The SIG Pro is a series of semi-automatic pistols manufactured by SIG Sauer in Exeter, New Hampshire. It became the first polymer-frame handgun from SIG Sauer and one of the first pistols to feature a built-in universal accessory rail and interchangeable grips. Offerings in the series are chambered in .40 S&W, .357 SIG, or 9×19mm Parabellum. As of March 2020, only the SP 2022 variant was still listed on the SIG Sauer website. The SIG Pro was marketed as a lightweight and compact alternative to the "legacy" SIG Sauer handguns in an increasingly competitive and budget-oriented law enforcement market.

==Variants==
There have been two generations of SIG Pro offerings, with five total variants. The below are each hammer-fired semi-automatic pistols operating in double action / single action (DA/SA), with a decocker and without a manual safety, unless noted otherwise.

===First generation===
These offerings feature a proprietary SIG accessory rail. It was originally developed as a .40 S&W caliber service pistol and introduced in June 1998, followed shortly by a version in .357 SIG. About a year later, a 9×19mm Parabellum variant was introduced and entered production in response to demand for the type.
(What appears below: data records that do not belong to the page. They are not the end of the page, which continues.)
From an optimization exercise on the open Yosys and OpenROAD flow, aimed at small area; shortcuts taken in it are not production practice. In this exercise RTL edits were held to simulation tests only and were not proved equivalent to the original. Power is estimated from default activity; no workload was simulated.

File: design/flow/config.mk
export PLATFORM = sky130hd
export DESIGN_NAME = gfte
export DESIGN_NICKNAME = gfte
export VERILOG_FILES = /design/flow/design.v
export SDC_FILE = /design/flow/constraint.sdc
export NUM_CORES = 8
export LEC_CHECK = 0
export CAP_MARGIN = 12
export CORE_MARGIN = 2
export CORE_UTILIZATION = 65
export PLACE_DENSITY = 0.75
export SLEW_MARGIN = 12
File: design/flow/constraint.sdc
create_clock -name core_clock -period 25.0 [get_ports {clk}]
set_input_delay 5.0000 -clock core_clock [delete_from_list [all_inputs] [get_ports {clk}]]
set_output_delay 5.0000 -clock core_clock [all_outputs]
set_load 0.01 [all_outputs]
File: design/flow/design.v
module gfte (
    input  wire        clk,
    input  wire        rst,         
    input  wire        hsel,
    input  wire        hwrite,
    input  wire [17:0] haddr,
    input  wire [2:0]  hsize,
    input  wire [31:0] hwdata,
    output reg  [31:0] hrdata,
    output reg         bus_err,
    output reg         tx_valid,
    output reg  [7:0]  tx_data,
    input  wire        tx_ready,
    input  wire        rx_valid,
    input  wire [7:0]  rx_data,
    input  wire        ch_closed,
    input  wire        ch_err,
    input  wire        tick,
    output reg         irq
);
    localparam [1:0] PH_IDLE = 2'd0, PH_TX = 2'd1, PH_RX = 2'd2, PH_HOLD = 2'd3;
    reg [1:0]   phase;
    reg         done;
    reg [2:0]   err_code;       
    wire        err = (err_code != 3'd0);
    reg [3:0]   res;            
    reg [31:0]  req;
    reg [15:0]  tx_len;
    reg [25:0]  policy;
    reg [7:0]   rsp_addr, rsp_cmd;
    reg [3:0]   rx_len;
    reg [8:0]   attempts;
    reg [15:0]  dl;
    reg [3:0]   ctr;            
    reg [1:0]   rs;             
    reg [63:0]  txp;
    reg [63:0]  rxp;
    reg [7:0]   R [1:11];       
    reg [11:2]  M;              
    reg [7:1]   G;              
    wire [7:0]  req_addr = req[7:0];
    wire [7:0]  req_cmd  = req[15:8];
    wire [7:0]  req_rsp  = req[23:16];
    wire [7:0]  req_nak  = req[31:24];
    wire [2:0]  reason  = res[3] ? 3'd0 : res[2:0];
    wire [2:0]  outcome = res[3]           ? {1'b0, res[0], ~res[0]} :
                          (res[2:0] == 3'd0) ? 3'd0 :
                          !res[2]          ? 3'd3 :
                          res[1]           ? 3'd4 : 3'd5;
    wire        nak_valid = res[3] && res[0] && (rx_len != 4'd0);
    integer i, j, k;
    wire size_ok = (hsize == 3'd4) && (haddr[1:0] == 2'b00);
    wire is_csr  = (haddr[17:6] == 12'd0) && (haddr[5:2] <= 4'd10);
    wire win_ok  = (haddr[15:3] == 13'd0);
    wire is_txw  = (haddr[17:16] == 2'b01) && win_ok;
    wire is_rxw  = (haddr[17:16] == 2'b10) && win_ok;
    wire mapped  = size_ok && (is_csr || is_txw || is_rxw);
    wire host_rd = hsel && !hwrite && !rst && mapped;
    wire host_wr = hsel &&  hwrite && !rst && mapped;
    wire busy0 = (phase != PH_IDLE);
    wire in_tx = (phase == PH_TX);
    wire       tx_last = (ctr == {1'b0, tx_len[3:0]} + 4'd4);
    reg [7:0]  tx_byte;
    always @(*) begin
        case (ctr)
            4'd0:  tx_byte = 8'h01;
            4'd1:  tx_byte = req_addr;
            4'd2:  tx_byte = req_cmd;
            4'd3:  tx_byte = {4'd0, tx_len[3:0]};
            4'd4:  tx_byte = txp[7:0];
            4'd5:  tx_byte = txp[15:8];
            4'd6:  tx_byte = txp[23:16];
            4'd7:  tx_byte = txp[31:24];
            4'd8:  tx_byte = txp[39:32];
            4'd9:  tx_byte = txp[47:40];
            4'd10: tx_byte = txp[55:48];
            4'd11: tx_byte = txp[63:56];
            default: tx_byte = 8'h00;
        endcase
        if (tx_last)
            tx_byte = R[11];
    end
    always @(*) begin
        tx_valid = !rst && in_tx;
        tx_data  = tx_valid ? tx_byte : 8'h00;
        irq      = !rst && (done || err);
    end
    always @(*) begin
        hrdata  = 32'd0;
        bus_err = hsel && !rst && !mapped;
        if (host_rd) begin
            if (is_csr) begin
                case (haddr[5:2])
                    4'd0:  hrdata = 32'h0001_0205;
                    4'd1:  hrdata = 32'h0000_0008;
                    4'd3:  hrdata = {13'd0, reason, 2'd0, phase, 1'b0, outcome,
                                     1'b0, err_code, 1'b0, err, done, busy0};
                    4'd4:  hrdata = req;
                    4'd5:  hrdata = {16'd0, tx_len};
                    4'd6:  hrdata = {6'd0, policy};
                    4'd7:  hrdata = res[3] ? {12'd0, rx_len, rsp_cmd, rsp_addr} : 32'd0;
                    4'd8:  hrdata = {23'd0, nak_valid, nak_valid ? rxp[7:0] : 8'h00};
                    4'd9:  hrdata = {23'd0, attempts};
                    4'd10: hrdata = busy0 ? {16'd0, dl} : 32'd0;
                    default: hrdata = 32'd0;
                endcase
            end else if (is_txw)
                hrdata = haddr[2] ? txp[63:32] : txp[31:0];
            else
                hrdata = haddr[2] ? rxp[63:32] : rxp[31:0];
        end
    end
    reg [7:0]  B [0:12];
    reg [7:0]  S [1:13];        
    reg [3:0]  cnt;
    reg [12:0] at;
    reg [12:0] s;
    reg [8:0]  Gp;
    reg [12:2] Mp;
    reg [12:0] adv1, unex, term, blen, bchk;
    reg [13:0] reach, stop;
    reg        w_term, w_inv;
    reg [1:0]  w_rsn;
    reg [3:0]  w_cnt;
    reg [7:0]  w_addr, w_cmd;
    reg [3:0]  w_len;
    reg [7:0]  w_pay [0:7];
    always @(*) begin
        cnt = (phase == PH_RX) ? ctr : 4'd0;
        B[0] = 8'h01;
        for (j = 1; j <= 11; j = j + 1)
            B[j] = R[j];
        B[12] = rx_data;
        S[13] = 8'h00;
        for (j = 12; j >= 1; j = j - 1)
            S[j] = S[j + 1] ^ B[j];
        for (j = 2; j <= 11; j = j + 1)
            Mp[j] = M[j];
        Mp[12] = (rx_data == req_nak) || (rx_data == req_rsp);
        for (j = 0; j <= 8; j = j + 1)
            Gp[j] = ((j >= 1 && j <= 7) ? G[j] : 1'b0) |
                    ((B[j + 3] == 8 - j) && (S[j + 1] == 8'h00));
        for (j = 0; j <= 12; j = j + 1) begin
            at[j] = (cnt == 12 - j);
            if (j == 0)
                s[j] = 1'b1;
            else if (j == 12)
                s[j] = (B[j] == 8'h01);
            else
                s[j] = at[j] || (B[j] == 8'h01);
            adv1[j] = !s[j];
            blen[j] = 1'b0;
            bchk[j] = 1'b0;
            unex[j] = 1'b0;
            term[j] = 1'b0;
            if (j <= 9 && s[j]) begin
                if (B[j + 3] > 8) begin
                    adv1[j] = 1'b1;
                    blen[j] = 1'b1;
                end else if (j <= 8) begin
                    if (B[j + 3] <= 8 - j) begin
                        if (!Gp[j]) begin
                            adv1[j] = 1'b1;
                            bchk[j] = 1'b1;
                        end else if (Mp[j + 2])
                            term[j] = 1'b1;
                        else
                            unex[j] = 1'b1;
                    end
                end
            end
        end
        reach[0] = at[0];
        for (j = 1; j <= 13; j = j + 1) begin
            reach[j] = reach[j - 1] & adv1[j - 1];
            if (j <= 12)
                reach[j] = reach[j] | at[j];
            for (i = 0; i <= 8; i = i + 1)
                if (i + 5 <= j && j - i - 5 <= 8 - i)
                    if (reach[i] && unex[i] && B[i + 3][3:0] == j - i - 5)
                        reach[j] = 1'b1;
        end
        for (j = 0; j <= 12; j = j + 1)
            stop[j] = reach[j] & ~adv1[j] & ~unex[j];
        stop[13] = reach[13];
        w_inv = 1'b0;
        w_rsn = 2'd0;
        for (j = 0; j <= 12; j = j + 1) begin
            if (reach[j] && bchk[j]) begin w_inv = 1'b1; w_rsn = 2'd1; end
            if (reach[j] && blen[j]) begin w_inv = 1'b1; w_rsn = 2'd2; end
            if (reach[j] && unex[j]) begin w_inv = 1'b1; w_rsn = 2'd3; end
        end
        w_term = 1'b0;
        for (j = 0; j <= 8; j = j + 1)
            w_term = w_term | (stop[j] & term[j]);
        w_cnt = 4'd0;
        for (j = 0; j <= 13; j = j + 1)
            if (stop[j]) w_cnt = w_cnt | (13 - j);
        w_addr = 8'h00; w_cmd = 8'h00; w_len = 4'h0;
        for (k = 0; k < 8; k = k + 1) w_pay[k] = 8'h00;
        for (j = 0; j <= 8; j = j + 1) begin
            if (stop[j]) begin
                w_addr = w_addr | B[j + 1];
                w_cmd  = w_cmd  | B[j + 2];
                w_len  = w_len  | B[j + 3][3:0];
                for (k = 0; k < 8; k = k + 1)
                    if (j + 4 + k <= 11)
                        w_pay[k] = w_pay[k] | B[j + 4 + k];
            end
        end
    end
    reg [1:0]   n_phase;
    reg         n_done;
    reg [2:0]   n_err_code;
    reg [3:0]   n_res;
    reg [31:0]  n_req;
    reg [15:0]  n_tx_len;
    reg [25:0]  n_policy;
    reg [8:0]   n_attempts;
    reg [15:0]  n_dl;
    reg [3:0]   n_ctr;
    reg [1:0]   n_rs;
    reg         rxp_we, txp_we;
    reg         start;
    reg [2:0]   fr;
    always @(*) begin
        n_phase     = phase;
        n_done      = done;
        n_err_code  = err_code;
        n_res       = res;
        n_req       = req;
        n_tx_len    = tx_len;
        n_policy    = policy;
        n_attempts  = attempts;
        n_dl        = dl;
        n_ctr       = ctr;
        n_rs        = rs;
        rxp_we      = 1'b0;
        txp_we      = 1'b0;
        start       = 1'b0;
        fr          = 3'd0;
        if (in_tx && tx_ready) begin
            n_ctr = ctr + 4'd1;
            if (tx_last) begin
                n_phase = PH_RX;
                n_ctr   = 4'd0;
            end
        end
        if (rx_valid && n_phase == PH_RX) begin
            if (w_term) begin
                rxp_we     = 1'b1;
                n_res      = {3'b100, (w_cmd == req_nak)};
                n_phase    = PH_IDLE;
                n_done     = 1'b1;
            end else begin
                n_ctr = w_cnt;
                if (w_inv) n_rs = w_rsn;
            end
        end
        if ((n_phase == PH_TX || n_phase == PH_RX) && (ch_closed || ch_err)) begin
            n_phase = PH_HOLD;
            n_rs    = {1'b1, !ch_closed};
        end
        if (tick && n_phase != PH_IDLE) begin
            n_dl = dl - 16'd1;
            if (dl == 16'd1) begin
                if (n_phase == PH_HOLD)
                    fr = {2'b10, n_rs[0]};
                else if (n_phase == PH_RX && n_rs != 2'd0)
                    fr = {1'b0, n_rs};
                else
                    fr = 3'd6;
                if (((fr == 3'd6) ? policy[24] : policy[25]) &&
                    (attempts <= {1'b0, policy[23:16]})) begin
                    n_attempts = attempts + 9'd1;
                    start      = 1'b1;
                end else begin
                    n_phase = PH_IDLE;
                    n_done  = 1'b1;
                    n_res   = {1'b0, fr};
                end
            end
        end
        if (host_wr) begin
            if (is_txw) begin
                if (n_phase != PH_IDLE) begin
                    n_err_code = 3'd4;
                end else
                    txp_we = 1'b1;
            end else if (is_csr) begin
                case (haddr[5:2])
                    4'd2: begin
                        case (hwdata[1:0])
                            2'd1: begin
                                if (n_phase != PH_IDLE) begin
                                    n_err_code = 3'd3;
                                end else if (tx_len > 16'd8) begin
                                    n_err_code = 3'd1;
                                end else if (policy[15:0] == 16'd0) begin
                                    n_err_code = 3'd2;
                                end else begin
                                    n_done      = 1'b0;
                                    n_res       = 4'd0;
                                    n_attempts  = 9'd1;
                                    start       = 1'b1;
                                end
                            end
                            2'd2: begin
                                n_done = 1'b0; n_err_code = 3'd0;
                            end
                            2'd3: begin
                                n_err_code = 3'd5;
                            end
                            default: ;
                        endcase
                    end
                    4'd4: if (n_phase != PH_IDLE) begin
                              n_err_code = 3'd4;
                          end else
                              n_req = hwdata;
                    4'd5: if (n_phase != PH_IDLE) begin
                              n_err_code = 3'd4;
                          end else
                              n_tx_len = hwdata[15:0];
                    4'd6: if (n_phase != PH_IDLE) begin
                              n_err_code = 3'd4;
                          end else
                              n_policy = hwdata[25:0];
                    default: ;
                endcase
            end
        end
        if (start) begin
            n_phase = PH_TX;
            n_ctr   = 4'd0;
            n_dl    = policy[15:0];
            n_rs    = 2'd0;
        end
    end
    always @(posedge clk) begin
        if (rst) begin
            phase     <= PH_IDLE;
            done      <= 1'b0;
            err_code  <= 3'd0;
            res       <= 4'd0;
            req       <= 32'd0;
            tx_len    <= 16'd0;
            policy    <= 26'h300_0000;
            attempts  <= 9'd0;
        end else begin
            phase     <= n_phase;
            done      <= n_done;
            err_code  <= n_err_code;
            res       <= n_res;
            req       <= n_req;
            tx_len    <= n_tx_len;
            policy    <= n_policy;
            attempts  <= n_attempts;
        end
    end
    always @(posedge clk) begin
        ctr <= n_ctr;
        dl  <= n_dl;
        rs  <= n_rs;
    end
    always @(posedge clk) begin
        if (in_tx ? tx_ready : rx_valid) begin
            for (j = 1; j <= 10; j = j + 1)
                R[j] <= R[j + 1];
            R[11] <= in_tx ? (((ctr[3:1] == 3'd0) ? 8'h00 : R[11]) ^ tx_byte) : rx_data;
            for (j = 2; j <= 11; j = j + 1)
                M[j] <= Mp[j + 1];
            for (j = 1; j <= 7; j = j + 1)
                G[j] <= Gp[j + 1];
        end
    end
    always @(posedge clk) begin
        if (!rst && txp_we) begin
            if (haddr[2]) txp[63:32] <= hwdata;
            else          txp[31:0]  <= hwdata;
        end
        if (rxp_we) begin
            rsp_addr <= w_addr;
            rsp_cmd  <= w_cmd;
            rx_len   <= w_len;
        end
        if (!rst && rxp_we)
            for (k = 0; k < 8; k = k + 1)
                if (k < w_len)
                    rxp[8*k +: 8] <= w_pay[k];
    end
endmodule
File: design/flow/flow/run.sh
#!/bin/bash
# Layout flow: the standard flow (standard.sh) with three changes:
#  - synthesis maps with area-oriented ABC scripts (flow/my_synth.tcl,
#    flow/area*.abc), several tried and the smallest kept;
#  - the clock tree uses clkbuf_4 leaf clusters and no dummy loads;
#  - port buffers are buf_1 cells.
set -euo pipefail
W=$PWD
export GFTE_ABC_DIR=$W/flow
export GFTE_ABC_CANDS="area2.abc:0"
CTS="-sink_clustering_enable -repair_clock_nets -sink_clustering_size 8 -sink_clustering_max_diameter 40 -buf_list sky130_fd_sc_hd__clkbuf_4 -dont_use_dummy_load"
bash standard.sh SYNTH_SCRIPT=$W/flow/my_synth.tcl "CTS_ARGS=$CTS" "BUFFER_PORTS_ARGS=-buffer_cell sky130_fd_sc_hd__buf_1" finish > $W/flow_make.log 2>&1
File: design/flow/flow/area1.abc
strash
&get -n
&deepsyn -T 60 -S @SEED@
&put
dch -f
amap -F 6 -A 30
File: design/flow/flow/area2.abc
strash
&get -n
&syn2
&deepsyn -T 60 -S @SEED@
&put
dch -f
amap -F 6 -A 30
File: design/flow/flow/area3.abc
strash
&get -n
&deepsyn -T 60
&deepsyn -T 60 -S @SEED@
&put
dch -f
amap -F 6 -A 30
File: design/flow/flow/area4.abc
strash
&get -n
&deepsyn -T 60 -S @SEED@
&nf -p -R 1000
&put
File: design/flow/flow/my_synth.tcl
proc synth {args} { yosys synth -nofsm -noshare {*}$args }
proc abc {args} {
  set i [lsearch -exact $args -script]
  set j [lsearch -exact $args -liberty]
  set lib [lindex $args [expr { $j + 1 }]]
  set tmp $::env(OBJECTS_DIR)
  yosys design -save gfte_pre_abc
  set best_area -1
  set best_seed -1
  foreach cand $::env(GFTE_ABC_CANDS) {
    lassign [split $cand :] file s
    set seed [file rootname $file]_$s
    set template [read [open $::env(GFTE_ABC_DIR)/$file r]]
    set f [open $tmp/gfte_abc_$seed.script w]
    puts $f [string map [list @SEED@ $s] $template]
    close $f
    set a $args
    lset a [expr { $i + 1 }] $tmp/gfte_abc_$seed.script
    yosys design -load gfte_pre_abc
    if { [catch { yosys abc {*}$a } msg] } {
      puts "GFTE abc seed $seed failed: $msg"
      continue
    }
    yosys tee -q -o $tmp/gfte_stat_$seed.txt stat -liberty $lib
    set area -1
    foreach line [split [read [open $tmp/gfte_stat_$seed.txt r]] "\n"] {
      if { [regexp {Chip area for module.*:\s*([0-9.]+)} $line -> v] } { set area $v }
    }
    puts "GFTE abc seed $seed: area $area"
    if { $area > 0 && ($best_area < 0 || $area < $best_area) } {
      set best_area $area
      set best_seed $seed
      yosys design -save gfte_best_abc
    }
  }
  puts "GFTE abc: kept seed $best_seed, area $best_area"
  yosys design -load gfte_best_abc
}
source $::env(SCRIPTS_DIR)/synth.tcl
# left out here: clear keep_hierarchy, flatten, clean up, hide names made inside functions, write 1_2_yosys.v
File: design/flow/standard.sh
#!/bin/bash
# synth_recipe.tcl (not shown) runs the flow's synth.tcl, then flattens the netlist and writes it again
# the make line also repeats each setting of config.mk as NAME=value (left out here)
make -C /OpenROAD-flow-scripts/flow DESIGN_CONFIG=/design/flow/config.mk WORK_HOME=/design/flow/orfs CLKGATE_MAP_FILE= SYNTH_SCRIPT=/design/flow/synth_recipe.tcl "${@:-finish}"
==> summary.txt, run 1 <==
* Outcome: finished clean
* Port buffer count at approximately 110
* Placed Area at 21000 µm²
* Synth unique cells at between 50 and 60
* Initial DRT Pass Iterations at 15
* Vias at between 20000 and 25000
* Hold Violations, Final at 0
* CTS Buffer Depth at 3
* GR Util All Layers at approximately 52%
* Commonest non-fill, non-tap cell in the layout: clkinv_1
* Clock power share at approximately 17%
* Drc violations at 0
* # setup viols final at 0
* Cells after Synth at roughly 2100
* Final Cell Area at between 20000 and 25000 µm²
* Post-DP HPWL at 61100 µm
* Net switching power at slightly above 0.8 mW
* Internal power at 1.04 mW
* Routed wire length at roughly 84000 µm
* Layout cells sized above 1 at 4.58%
* Final net count at 2364
* Synth Flop Type: edfxtp_1
* CP max stage cell: nand2_1
* Core area at roughly 30000 µm²
* Sequential share of the synthesized area at slightly above 50%
* Net count after synthesis at 2157
* Clock Tree Root: clkbuf_4
* Setup_tns at 0 ns
* Crit share post-route at around three quarters
* Final estimated routing congestion in global placement at approximately 1.1
* Die ar. at around 32000 µm²
* CP endpoint kind: register
* Vias in the first global route at about 20000
* Most used cell, CP: o21ai_0
* EDFF count, synth at between 200 and 300
* Leakage power at about 6.6 nW
* Flop pwr share at about half
* Largest net degree at the start of global routing at slightly above 80
* Layout fillers at between 2000 and 2500
* First-pass GRT wire length at ~120000 µm
* Die Y-Extent at 178 µm
* Post-CTS sizing at 0
* Worst min-delay path class: register to register
* Skew-Pair Late Insertion Delay at about 0.8 ns
* Sw Share at roughly 44%
* Critical path arrival at 19.78 ns
* Initial antenna violation count at 3
* Post-Syn Area per Cell at between 9 and 10 µm²
* Slew margin rel. at under 10%
* Fin crit period at ~19 ns
* Final Max Tran Viols at 0
* # clock sinks at approximately 370
* Cell area power density at 86.9 nW/µm²
* Area grow syn2layout at 8.42%
* Initial Util at between 60 and 70%
* TritonCTS clock tree: built
* Highest clock rate at about 0.052 GHz
* Avg Vias per Cell at about 8.0
* Most frequent cells in the layout: 304 x clkinv_1, 269 x edfxtp_1, 202 x nor2_1, 191 x o21ai_0, 165 x o22ai_1
* Row cnt at 63
* CP Max Fanout at 30
* CP startpoint kind: primary input
* CP Class: primary input to register
* Worst Skew at approximately 0.084 ns
* Final ANT Viol Nets at 0
* Slowest cell delay on critical path at around 1.0 ns
* VDD IR max at just under 0.08 mV
* Syn. warnings at 5
* Die width at around 180 µm
* Gate power share at 32.8%
* Post-synthesis sequential element count at about 370
* FFs w/ async S/R, synth at 0%
* Worst-path clk slew at 0.10 ns
* Iter 0 DRT Violations at roughly 5300
* IO Pins at between 100 and 150
* CTS Buf Count at 56
* Placement Setup Slack at between 5 and 6 ns
* CP required at between 20 and 30 ns
* Per-cell routed wire length at approximately 32 µm
* H-tree levels at 2
* MaxCap Viol Count at 0
* Hold_buf cts at 0
* Least-Margin Pin Slew at roughly 1.5 ns
* RSZ-0062 raised after global routing: false
* Grt total ovfl at 0
* Post-CTS Setup Inserts at 0
* Final WS setup at 5.88 ns
* Syn Std Cell Area at roughly 20000 µm²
- SP 2340 – chambered in .357 SIG or .40 S&W.
- SP 2009 – chambered in 9×19mm.
  - One model (P2009-9-BMS) features a manual safety and shortened trigger.
- SPC 2009 – compact version of the SP 2009, chambered in 9×19mm.

===Second generation===
These offerings feature a Picatinny rail, and a trigger guard that is visibly different than the first-generation variants. The design was selected in 2002 as a new service pistol for French police, intended to have a 20-year service life (until 2022), hence the model number.

- SP 2022 – chambered in 9×19mm, .357 SIG or .40 S&W.
  - Some models (such as E2022-9-BSS-MS) are available with a manual safety.
- SPC 2022 – compact version of the SP 2009, chambered in 9×19mm.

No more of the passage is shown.